Things are slightly different in Rhode Island. We don't have as many resources. The more time that goes by, the more I realize that he really needs more than I can give. I'm going to have to take a trip to court on Tuesday to find out what my options are.
I work with people with developmental delays and we have a few residents with similar issues. It really is way too much for one person to deal with! A residential home would be great for him- lots of staff so no one person gets too burnt out, firm rules and consequences, peers he may relate to, and healthy food and activities (if he chooses- he cannot be forced as that is against his rights). I'm sorry that I know nothing about the legal aspect of it. Just wanted to let you know that IMO, you would be doing the best thing for both of you to have him placed elsewhere. Many of our residents have parents and siblings that are alive and well, but have found that they simply cannot live fulfilling lives themselves and still manage the diverse needs of their relative. As much as I love my job, I would NOT be able to move any of my residents in with me even though I'm trained in their care and support!
Best of luck- I applaud you for caring and helping, and wish that it was easier to get the help needed for this individual.
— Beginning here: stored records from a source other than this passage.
**src/rtl/ccff_bitstream_loader.sv**
```systemverilog
// Serialises bitstream words MSB-first onto a configuration chain and releases pad isolation after a full load.
// Optional build macro: CCFF_TAIL_CHECK_EN (checks that the first CHAIN_LEN bits leaving ccff_tail are all 0).
module ccff_bitstream_loader #(
    parameter int unsigned CHAIN_LEN = 8,
    parameter int unsigned WORD_W    = 8
) (
    input  logic              prog_clk,
    input  logic              pReset,
    input  logic              start,
    input  logic [WORD_W-1:0] word_data,
    input  logic              word_valid,
    output logic              word_ready,
    output logic              ccff_head,
    output logic              ccff_clk_en,
    input  logic              ccff_tail,
    output logic              IO_ISOL_N,
    output logic              busy,
    output logic              done,
    output logic              err
);

    localparam int unsigned CNT_W = $clog2(CHAIN_LEN + 1);
    localparam int unsigned WB_W  = $clog2(WORD_W + 1);
    localparam logic [CNT_W-1:0] LAST_BIT  = CNT_W'(CHAIN_LEN - 1);
    localparam logic [WB_W-1:0]  LAST_WBIT = WB_W'(WORD_W - 1);

    typedef enum logic [1:0] {
        IDLE  = 2'd0,
        LOAD  = 2'd1,
        SHIFT = 2'd2,
        DONE  = 2'd3
    } state_t;

    state_t            state_q, state_d;
    logic [WORD_W-1:0] shreg_q, shreg_d;
    logic [CNT_W-1:0]  bit_cnt_q, bit_cnt_d;
    logic [WB_W-1:0]   word_bits_q, word_bits_d;
    logic              head_q, head_d;
    logic              clk_en_q, clk_en_d;
    logic              ready_q, ready_d;
    logic              isol_n_q, isol_n_d;
    logic              busy_q, busy_d;
    logic              done_q, done_d;
    logic              err_q, err_d;

    // State and registered outputs
    always_ff @(posedge prog_clk or posedge pReset) begin
        if (pReset) begin
            state_q     <= IDLE;
            shreg_q     <= '0;
            bit_cnt_q   <= '0;
            word_bits_q <= '0;
            head_q      <= 1'b0;
            clk_en_q    <= 1'b0;
            ready_q     <= 1'b0;
            isol_n_q    <= 1'b0;
            busy_q      <= 1'b0;
            done_q      <= 1'b0;
            err_q       <= 1'b0;
        end else begin
            state_q     <= state_d;
            shreg_q     <= shreg_d;
            bit_cnt_q   <= bit_cnt_d;
            word_bits_q <= word_bits_d;
            head_q      <= head_d;
            clk_en_q    <= clk_en_d;
            ready_q     <= ready_d;
            isol_n_q    <= isol_n_d;
            busy_q      <= busy_d;
            done_q      <= done_d;
            err_q       <= err_d;
        end
    end

    // Next-state and next-output logic
    always_comb begin
        state_d     = state_q;
        shreg_d     = shreg_q;
        bit_cnt_d   = bit_cnt_q;
        word_bits_d = word_bits_q;
        head_d      = head_q;
        clk_en_d    = 1'b0;
        isol_n_d    = isol_n_q;
        busy_d      = busy_q;
        done_d      = done_q;
        err_d       = err_q;

`ifdef CCFF_TAIL_CHECK_EN
        // A cleared chain must only ever emit zeros while the first load passes through
        if (clk_en_q && ccff_tail) begin
            err_d = 1'b1;
        end
`endif

        unique case (state_q)
            IDLE, DONE: begin
                if (start) begin
                    state_d     = LOAD;
                    bit_cnt_d   = '0;
                    word_bits_d = '0;
                    err_d       = 1'b0;
                    done_d      = 1'b0;
                    isol_n_d    = 1'b0;
                    busy_d      = 1'b1;
                end
            end
            LOAD: begin
                if (word_valid && ready_q) begin
                    shreg_d     = word_data;
                    word_bits_d = '0;
                    state_d     = SHIFT;
                end
            end
            SHIFT: begin
                head_d      = shreg_q[WORD_W-1];
                clk_en_d    = 1'b1;
                shreg_d     = shreg_q << 1;
                bit_cnt_d   = bit_cnt_q + CNT_W'(1);
                word_bits_d = word_bits_q + WB_W'(1);
                // Chain-full wins over word-empty so a partial last word drops its low bits
                if (bit_cnt_q == LAST_BIT) begin
                    state_d  = DONE;
                    busy_d   = 1'b0;
                    done_d   = 1'b1;
                    isol_n_d = 1'b1;
                end else if (word_bits_q == LAST_WBIT) begin
                    state_d = LOAD;
                end
            end
            default: state_d = IDLE;
        endcase

        ready_d = (state_d == LOAD);
    end

`ifndef CCFF_TAIL_CHECK_EN
    logic unused_tail;
    assign unused_tail = ccff_tail;
`endif

    assign word_ready  = ready_q;
    assign ccff_head   = head_q;
    assign ccff_clk_en = clk_en_q;
    assign IO_ISOL_N   = isol_n_q;
    assign busy        = busy_q;
    assign done        = done_q;
    assign err         = err_q;

endmodule

```
**config.mk**
```make
export PLATFORM = sky130hd
export DESIGN_NAME = ccff_bitstream_loader
export DESIGN_NICKNAME = d
export VERILOG_FILES = /design/src/rtl/ccff_bitstream_loader.sv
export SDC_FILE = /design/constraint.sdc
export NUM_CORES = 1
export LEC_CHECK = 0
export ABC_AREA = 1
export BUFFER_PORTS_ARGS = -buffer_cell sky130_fd_sc_hd__buf_2
export CAP_MARGIN = 20
export CORE_ASPECT_RATIO = 1.2
export CORE_MARGIN = 10
export CORE_UTILIZATION = 25
export DETAILED_ROUTE_END_ITERATION = 7
export PLACE_DENSITY_LB_ADDON = 0.2
export SLEW_MARGIN = 10
export SYNTH_ARGS = -nofsm -noshare
export SYNTH_HDL_FRONTEND = slang
export SYNTH_SLANG_ARGS = --single-unit
```
**constraint.sdc**
```tcl
create_clock -name prog_clk -period 2.65 [get_ports prog_clk]
set_input_delay 0.1325 -clock prog_clk [delete_from_list [all_inputs] [get_ports prog_clk]]
set_output_delay 0.1325 -clock prog_clk [all_outputs]
set_load 0.05 [all_outputs]
```
==> results.py <==
metrics = {
    "timing": {
        "fin_crit_sh_pct": 58.63,
        "hold_viol": 0,
        "finalSetupTns_ns": 0,
        "period_needed_ns": 1.554,
        "rsz0062_at_grt": "false",
        "finalWorstSetupSlack_ns": 1.096,
        "maxSlewViolCount": 0,
        "slew_headroom_pct": 41.52,
        "setup_viol": 0,
        "fin_skew_ns": 0.003263,
        "max_freq_mhz": 643.6,
        "worstMarginPinSlew_ns": 0.8762,
    },
    "global_routing": {
        "grt_overflow": 0,
        "use_met2_pct": 10.45,
        "grt_pass1_vias": 882,
        "grt_max_degree": 24,
        "met1_usage_pct": 7.778,
        "grt_usage_pct": 6.405,
        "grt_pass1_wl_um": 4002,
        "busiest_layer": "met2",
        "grtUsageMet3_pct": 2.186,
        "antenna_found_initial": 0,
    },
    "setup_path": {
        "critPathLaunchType": "flop",
        "r2r_slack_ns": 1.10,
        "worst_setup_path_end_kind": "flop",
        "crit_arrival_ns": 1.71,
        "crit_fanout": 7,
        "required_ns": 2.80,
        "worstSetupPathType": "reg -> reg",
    },
    "min_path": {
        "min_path_type": "in -> async",
    },
    "layout": {
        "final_cell_mix": "nand2_1 (37), dfrtp_1 (23), buf_2 (17), nor2_1 (14), inv_1 (10)",
        "mostFrequentLayoutCell": "nand2_1",
        "register_area_um2": 575.6,
        "fin_area_um2": 1334,
        "fillers": 505,
        "multi_input_area_um2": 493.0,
        "area_growth_pct": 13.89,
        "nets": 169,
        "insertedDiodeCount": 0,
        "drive_gt1_share_pct": 21.19,
    },
    "pwr": {
        "p_per_area_nw_per_um2": 1058,
        "p_sw_mw": 0.6189,
        "pwr-share-clk_pct": 15.3,
        "power_frac_seq_pct": 36.8,
        "p_sw_share_pct": 43.86,
        "p_leak_nw": 0.6501,
        "p_int_mw": 0.7924,
        "power.combinational.fraction_pct": 47.9,
        "irDropWorstVdd_mv": 0.3812,
    },
    "routing": {
        "drt_pre_antenna_iters": 4,
        "ant_nets": 0,
        "totalWireLength_um": 2286,
        "drc": 0,
        "routed_via_density": 4.206,
        "drtIter0Drc": 20,
        "routedWlPerCell_um": 10.94,
        "via_count": 879,
    },
    "clocking": {
        "cts.repair.resized": 0,
        "clk_pin_slew_ns": 0.08,
        "clock-root-buffer": "clkbuf_8",
        "cts_sinks": 23,
        "cts_tree": "done",
        "cts_made_buffers": 3,
        "insertion_delay_ns": 0.26,
        "htreeDepth": 1,
        "postCtsSetupRepairBufs": 0,
        "cts.path.max_buffers": 2,
        "hold_buffers": 0,
    },
    "status": {
        "outcome": "completed",
    },
    "floorplan": {
        "dieHeight_um": 94.98,
        "io_pins": 20,
        "initial_utilization_pct": 25.68,
        "rows": 27,
        "dieArea_um2": 7834,
        "die_x_um": 82.48,
        "core_area_um2": 4561,
    },
    "logic_synthesis": {
        "netlist_area_um2": 1171,
        "yosys.cell_types.count": 26,
        "syn-num-nets": 152,
        "ys_ff_latch": 23,
        "yosysSeqAreaShare_pct": 49.15,
        "netlist_instances": 135,
        "syn_area_per_cell_um2": 8.675,
        "yosys_warnings": 0,
    },
    "placed_design": {
        "place_congestion": 0.7184,
        "io_buffers": 17,
        "place_hpwl_um": 1752,
        "detailed_place.area_um2": 1289,
        "dp_slack_ns": 1.128,
    },
    "flow_run": {
        "cap_viol_max_count": 0,
    },
}
## state kept, by name (all words and copies together) (netlist names)
register and flops:
ccff_clk_en 1, word_bits_q 4, state_q 2, done 1, word_ready 1, bit_cnt_q 4
shreg_q 8, busy 1, ccff_head 1
## critical path, stage by stage, from the launching register on
cell and delay, ns:
dfrtp_1 0.35, inv_1 0.07, ha_1 0.30, inv_2 0.14, nor2_4 0.07, a21oi_4 0.19, inv_1 0.10, o21ai_0 0.16
nand2_1 0.06
## per-layer routing
layer | vias up | part of all wire, %
li1 | 463 | -
met1 | 401 | 49
met2 | 13 | 46
met3 | 2 | 4.9
met4 | 0 | 0.74
met5 | - | 0
## power groups by stage
stage	sequential, mW	combinational (mW)	clock (mW)
5_1_grt	0.531	0.773	0.241
4_1_cts	0.520	0.689	0.229
2_1_floorplan	0.572	0.535	0
3_5_place_dp	0.525	0.689	0
3_3_place_gp	0.520	0.671	0
6_report	0.519	0.676	0.216
## Yosys cell counts
master / count / area, µm²
inv_2: 3 / 11.26
conb_1: 1 / 3.750
buf_2: 2 / 10.01
o21a_4: 1 / 15.01
buf_4: 2 / 15.01
a21oi_1: 3 / 15.01
nand2_1: 37 / 138.9
xnor2_1: 1 / 8.760
nand2_2: 1 / 6.260
a21oi_4: 1 / 16.27
o21a_1: 1 / 7.510
o21ai_1: 1 / 5.000
xor2_1: 1 / 8.760
nor2_1: 14 / 52.55
o21ai_0: 4 / 20.02
nor2_4: 1 / 11.26
inv_4: 1 / 6.260
ha_1: 4 / 50.05
nand2_4: 2 / 22.52
a31oi_1: 8 / 50.05
inv_1: 10 / 37.54
nand3_1: 9 / 45.04
o31ai_1: 1 / 7.510
buf_6: 2 / 22.52
o21ai_2: 1 / 8.760
dfrtp_1: 23 / 575.6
It sounds cold but perhaps it would be effective to position it to the courts or whoever you approach that you are absolutely unable to keep him in your care any longer. As long as they see a safe place for him to stay, they won't jump to get him placed anywhere else, being as they are swamped with similar cases.
Im a 40 yr old with high functioning autism and lived with my mom and step dad in 2013 my mom died but my sister was going to put me in a group home but within 2 weeks moving there I told her NO she said ok.... but im glad I said no I stayed living with my step dad well in 2014 I met a sweet loving man within a year he moved in with us my step dad and me... that was march 2015 and on nov 2015 he ask me to marry him I said yes our wedding is November 12th but on September 24 2016 we are moving on our own in apartments.
So what im saying is dont put him in no group home it will break his spirit.